───── Records for this exercise

Context: an optimization exercise on an open-source flow, tuned for small area, a short achievable clock period and few clock cycles per item. The choices shown serve that exercise and are no tape-out recipe. Function was checked by simulation only, so behaviour that the tests miss may differ from the original.

==> flow/run.sh <==
#!/bin/bash
# synth_recipe.tcl (not shown) runs the flow's synth.tcl, then flattens the netlist and writes it again
# the make line also repeats each setting of config.mk as NAME=value (left out here)
make -C /OpenROAD-flow-scripts/flow DESIGN_CONFIG=/design/flow/config.mk WORK_HOME=/design/flow/orfs CLKGATE_MAP_FILE= SYNTH_SCRIPT=/design/flow/synth_recipe.tcl finish
==> flow/config.mk <==
export PLATFORM = sky130hd
export DESIGN_NAME = le_law
export DESIGN_NICKNAME = le_law
export VERILOG_FILES = /design/flow/design.v
export SDC_FILE = /design/flow/constraint.sdc
export NUM_CORES = 4
export LEC_CHECK = 0
export ABC_AREA = 0
export ABC_CLOCK_PERIOD_IN_PS = 12000
export CAP_MARGIN = 20
export CORE_MARGIN = 2
export CORE_UTILIZATION = 30
export PLACE_DENSITY = 0.45
export SETUP_SLACK_MARGIN = 4
export SLEW_MARGIN = 20
==> flow/constraint.sdc <==
create_clock -name core_clock -period 20.0 [get_ports {clk}]
set_input_delay 4.0000 -clock core_clock [delete_from_list [all_inputs] [get_ports {clk}]]
set_output_delay 4.0000 -clock core_clock [all_outputs]
set_load 0.01 [all_outputs]
==> flow/design.v <==
module fadd (
    input  wire [31:0] a,
    input  wire [31:0] b,
    output wire [31:0] y
);
    function [4:0] lzc32(input [31:0] v);
        reg [15:0] v16;
        reg [7:0]  v8;
        reg [3:0]  v4;
        reg [1:0]  v2;
        reg        z16, z8, z4, z2;
        begin
            z16 = ~(|v[31:16]);  v16 = z16 ? v[15:0]  : v[31:16];
            z8  = ~(|v16[15:8]); v8  = z8  ? v16[7:0] : v16[15:8];
            z4  = ~(|v8[7:4]);   v4  = z4  ? v8[3:0]  : v8[7:4];
            z2  = ~(|v4[3:2]);   v2  = z2  ? v4[1:0]  : v4[3:2];
            lzc32 = {z16, z8, z4, z2, ~v2[1]};
        end
    endfunction
    wire a_nan = (&a[30:23]) & (|a[22:0]);
    wire b_nan = (&b[30:23]) & (|b[22:0]);
    wire a_inf = (&a[30:23]) & ~(|a[22:0]);
    wire b_inf = (&b[30:23]) & ~(|b[22:0]);
    reg  [31:0] cg, cl;
    integer     w, j;
    always @* begin
        cg = {1'b0, b[30:0] & ~a[30:0]};
        cl = {1'b0, ~b[30:0] & a[30:0]};
        for (w = 1; w < 32; w = w * 2)
            for (j = 31; j >= 0; j = j - 1)
                if (j % (2 * w) == 2 * w - 1) begin
                    cg[j] = cg[j] | (~cl[j] & cg[j - w]);
                    cl[j] = cl[j] | (~cg[j] & cl[j - w]);
                end
    end
    wire        swap = cg[31];
    wire [31:0] x = swap ? b : a;
    wire [31:0] z = swap ? a : b;
    wire        xn = |x[30:23];
    wire        zn = |z[30:23];
    wire [7:0]  ex = {x[30:24], x[23] | ~xn};
    wire [7:0]  ea1 = {a[30:24], a[23] | ~(|a[30:23])};
    wire [7:0]  eb1 = {b[30:24], b[23] | ~(|b[30:23])};
    wire [7:0]  dab = ea1 - eb1;
    wire [7:0]  dba = eb1 - ea1;
    wire [7:0]  d  = swap ? dba : dab;
    wire [23:0] mx = {xn, x[22:0]};
    wire [23:0] mz = {zn, z[22:0]};
    reg  [26:0] al;
    reg         st;
    always @* begin
        al = {mz, 3'b000};
        st = 1'b0;
        if (d[0]) begin st = st | al[0];      al = {1'b0,  al[26:1]};  end
        if (d[1]) begin st = st | (|al[1:0]); al = {2'b0,  al[26:2]};  end
        if (d[2]) begin st = st | (|al[3:0]); al = {4'b0,  al[26:4]};  end
        if (d[3]) begin st = st | (|al[7:0]); al = {8'b0,  al[26:8]};  end
        if (d[4]) begin st = st | (|al[15:0]); al = {16'b0, al[26:16]}; end
        if (|d[7:5]) begin st = st | (|al); al = 27'd0; end
    end
    wire        sub = x[31] ^ z[31];
    wire [27:0] xs = {1'b0, mx, 3'b000};
    wire [27:0] zs = {1'b0, al[26:1], al[0] | st};
    wire [27:0] s  = xs + (zs ^ {28{sub}}) + {27'd0, sub};
    wire [26:0] sent = (ex > 8'd27) ? 27'd0 : (27'd1 << (8'd27 - ex));
    wire [26:0] sl = s[26:0] | sent;
    wire [4:0]  lz = lzc32({sl, 5'b11111});
    wire [26:0] sh = s[26:0] << lz;
    wire [26:0] m  = s[27] ? {s[27:2], s[1] | s[0]} : sh;
    wire [8:0]  en = s[27] ? {1'b0, ex} + 9'd1 : {1'b0, ex} - {4'd0, lz};
    wire [7:0]  fe = m[26] ? en[7:0] : 8'd0;
    wire        inc = m[2] & (m[1] | m[0] | m[3]);
    wire [30:0] pk = {fe, m[25:3]} + {30'd0, inc};
    wire        zero = ~(|s);
    wire        ovf = s[27] & (ex == 8'd254);
    assign y = (a_nan | b_nan | (a_inf & b_inf & (a[31] ^ b[31]))) ? 32'h7FC00000 :
               a_inf ? a : b_inf ? b :
               zero ? {a[31] & b[31], 31'd0} :
               ovf ? {x[31], 8'hFF, 23'd0} :
               {x[31], pk};
endmodule
module mul24 (
    input  wire [23:0] a,
    input  wire [23:0] b,
    output wire [47:0] p
);
    wire [26:0] be = {2'b00, b, 1'b0};
    wire [25:0] ae = {1'b0, a, 1'b0};    
    reg  [47:0] row [0:12];
    reg  [12:0] ng;
    reg         one, two;
    integer     j, i;
    always @* begin
        for (j = 0; j < 13; j = j + 1) begin
            one = be[2*j+1] ^ be[2*j];
            two = (be[2*j+2] & ~be[2*j+1] & ~be[2*j]) | (~be[2*j+2] & be[2*j+1] & be[2*j]);
            ng[j] = be[2*j+2];
            row[j] = 48'd0;
            for (i = 0; i < 25; i = i + 1)
                if (2*j + i < 48)
                    row[j][2*j+i] = ((one & ae[i+1]) | (two & ae[i])) ^ ng[j];
            if (j == 0) begin row[0][25] = ng[0]; row[0][26] = ng[0]; row[0][27] = ~ng[0]; end
            else if (j < 12) row[j][2*j+25] = ~ng[j];
            if (j >= 1 && j <= 10) row[j][2*j+26] = 1'b1;
            if (j > 0) row[j][2*j-2] = ng[j-1];
        end
    end
    assign p = row[0] + row[1] + row[2] + row[3] + row[4] + row[5] + row[6] + row[7] +
               row[8] + row[9] + row[10] + row[11] + row[12];
endmodule
module fmul (
    input  wire        clk,
    input  wire        rst,
    input  wire        req,
    input  wire [31:0] a,
    input  wire [31:0] b,
    output wire [31:0] y,
    output wire        stall
);
    wire a_nan = (&a[30:23]) & (|a[22:0]);
    wire b_nan = (&b[30:23]) & (|b[22:0]);
    wire a_inf = (&a[30:23]) & ~(|a[22:0]);
    wire b_inf = (&b[30:23]) & ~(|b[22:0]);
    wire a_zero = ~(|a[30:0]);
    wire b_zero = ~(|b[30:0]);
    wire sg = a[31] ^ b[31];
    wire an = |a[30:23];
    wire bn = |b[30:23];
    wire tiny = ~an & ~bn;
    wire special = a_nan | b_nan | a_inf | b_inf | a_zero | b_zero | tiny;
    wire [7:0]  ea = {a[30:24], a[23] | ~an};
    wire [7:0]  eb = {b[30:24], b[23] | ~bn};
    wire [9:0]  esum = {2'b0, ea} + {2'b0, eb};
    wire signed [10:0] e47f = $signed({1'b0, esum}) - 11'sd126;
    wire slow = ~special & (~an | ~bn | (e47f < 11'sd2));
    reg  [2:0]  fs;
    reg  [4:0]  lz;
    reg  [26:0] wm;
    reg         ws;
    reg signed [10:0] we;
    wire        sw = ~bn;
    wire [23:0] mu = sw ? {bn, b[22:0]} : {an, a[22:0]};
    wire [23:0] mv = sw ? {an, a[22:0]} : {bn, b[22:0]};
    wire [47:0] p;
    mul24 u_m (.a(fs == 3'd0 ? mu : wm[23:0]), .b(mv), .p(p));
    wire [26:0] m0 = p[47] ? p[47:21] : p[46:20];
    wire        s0 = p[47] ? (|p[20:0]) : (|p[19:0]);
    wire signed [10:0] e0 = p[47] ? e47f : e47f - 11'sd1;
    always @(posedge clk) begin
        if (rst) begin
            fs <= 3'd0;
        end else begin
            case (fs)
                3'd0: if (req && slow) begin
                          wm <= {3'd0, mu};
                          lz <= 5'd0;
                          fs <= 3'd1;
                      end
                3'd1: if (wm[23]) fs <= 3'd2;
                      else begin wm <= {3'd0, wm[22:0], 1'b0}; lz <= lz + 5'd1; end
                3'd2: begin
                          wm <= m0; ws <= s0; we <= e0 - $signed({6'd0, lz});
                          fs <= 3'd3;
                      end
                3'd3: if (we < 11'sd1) begin
                          if (we < -11'sd30) begin
                              ws <= ws | (|wm);
                              wm <= 27'd0;
                              we <= 11'sd1;
                          end else begin
                              ws <= ws | wm[0];
                              wm <= {1'b0, wm[26:1]};
                              we <= we + 11'sd1;
                          end
                      end else fs <= 3'd4;
                default: fs <= 3'd0;
            endcase
        end
    end
    assign stall = req & slow & (fs != 3'd4);
    wire        sl  = (fs == 3'd4);
    wire [26:0] m1  = sl ? wm : m0;
    wire        s1  = sl ? ws : s0;
    wire signed [10:0] e1 = sl ? we : e0;
    wire [7:0]  fe  = m1[26] ? e1[7:0] : 8'd0;
    wire        inc = m1[2] & (m1[1] | m1[0] | s1 | m1[3]);
    wire [30:0] pk  = {fe, m1[25:3]} + {30'd0, inc};
    wire        ovf = e1 > 11'sd254;
    assign y = (a_nan | b_nan | (a_inf & b_zero) | (b_inf & a_zero)) ? 32'h7FC00000 :
               (a_inf | b_inf) ? {sg, 8'hFF, 23'd0} :
               (a_zero | b_zero | tiny) ? {sg, 31'd0} :
               ovf ? {sg, 8'hFF, 23'd0} :
               {sg, pk};
endmodule
module fdiv (
    input  wire        clk,
    input  wire        rst,
    input  wire        start,
    input  wire [31:0] a,
    input  wire [31:0] b,
    output wire        done,
    output wire [31:0] q
);
    localparam D_DONE = 3'd0, D_NORM = 3'd1, D_DIV = 3'd2, D_FIX = 3'd3, D_DEN = 3'd4;
    wire a_nan = (&a[30:23]) & (|a[22:0]);
    wire b_nan = (&b[30:23]) & (|b[22:0]);
    wire a_inf = (&a[30:23]) & ~(|a[22:0]);
    wire b_inf = (&b[30:23]) & ~(|b[22:0]);
    wire a_zero = ~(|a[30:0]);
    wire b_zero = ~(|b[30:0]);
    reg  [2:0]  st;
    reg  [1:0]  kind;          
    reg         sg;
    reg  [24:0] rem;
    reg  [23:0] dvs;
    reg  [27:0] quo;
    reg         stk;
    reg signed [9:0] ea, eb;
    reg  [4:0]  cnt;
    wire [25:0] dif = {1'b0, rem} - {2'b0, dvs};
    wire        ge  = ~dif[25];
    wire [7:0]  fe  = quo[26] ? ea[7:0] : 8'd0;
    wire        inc = quo[2] & (quo[1] | quo[0] | stk | quo[3]);
    assign done = (st == D_DONE);
    assign q = (kind == 2'd1) ? 32'h7FC00000 :
               (kind == 2'd2 || (kind == 2'd0 && ea > 10'sd254)) ? {sg, 8'hFF, 23'd0} :
               (kind == 2'd3) ? {sg, 31'd0} :
               {sg, {fe, quo[25:3]} + {30'd0, inc}};
    always @(posedge clk) begin
        if (rst) begin
            st <= D_DONE;
            kind <= 2'd1;
        end else if (start) begin
            sg <= a[31] ^ b[31];
            st <= D_DONE;
            if (a_nan | b_nan | (a_zero & b_zero) | (a_inf & b_inf)) begin
                kind <= 2'd1;
            end else if (a_inf | b_zero) begin
                kind <= 2'd2;
            end else if (a_zero | b_inf) begin
                kind <= 2'd3;
            end else begin
                kind <= 2'd0;
                rem <= {1'b0, |a[30:23], a[22:0]};
                dvs <= {|b[30:23], b[22:0]};
                ea  <= {2'b0, a[30:24], a[23] | ~(|a[30:23])};
                eb  <= {2'b0, b[30:24], b[23] | ~(|b[30:23])};
                st  <= D_NORM;
            end
        end else begin
            case (st)
                D_NORM: begin
                    if (!rem[23]) begin rem <= {rem[23:0], 1'b0}; ea <= ea - 10'sd1; end
                    if (!dvs[23]) begin dvs <= {dvs[22:0], 1'b0}; eb <= eb - 10'sd1; end
                    if (rem[23] & dvs[23]) begin
                        quo <= 28'd0;
                        cnt <= 5'd27;
                        ea  <= ea - eb;
                        st  <= D_DIV;
                    end
                end
                D_DIV: begin
                    quo <= {quo[26:0], ge};
                    rem <= ge ? {dif[23:0], 1'b0} : {rem[23:0], 1'b0};
                    cnt <= cnt - 5'd1;
                    if (cnt == 5'd0) st <= D_FIX;
                end
                D_FIX: begin
                    if (quo[27]) begin
                        quo <= {1'b0, quo[27:1]};
                        stk <= quo[0] | (|rem);
                        ea  <= ea + 10'sd127;
                    end else begin
                        stk <= |rem;
                        ea  <= ea + 10'sd126;
                    end
                    st <= D_DEN;
                end
                D_DEN: begin
                    if (ea < 10'sd1) begin
                        if (ea < -10'sd30) begin
                            stk <= stk | (|quo[26:0]);
                            quo <= 28'd0;
                            ea  <= 10'sd1;
                        end else begin
                            stk <= stk | quo[0];
                            quo <= {2'b0, quo[26:1]};
                            ea  <= ea + 10'sd1;
                        end
                    end else begin
                        st <= D_DONE;
                    end
                end
                default: st <= D_DONE;
            endcase
        end
    end
endmodule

──────────

(Your goal):
Looking at the entries above, how many lines contain the word "signed"? Answer with the number alone.

(Answer below):
6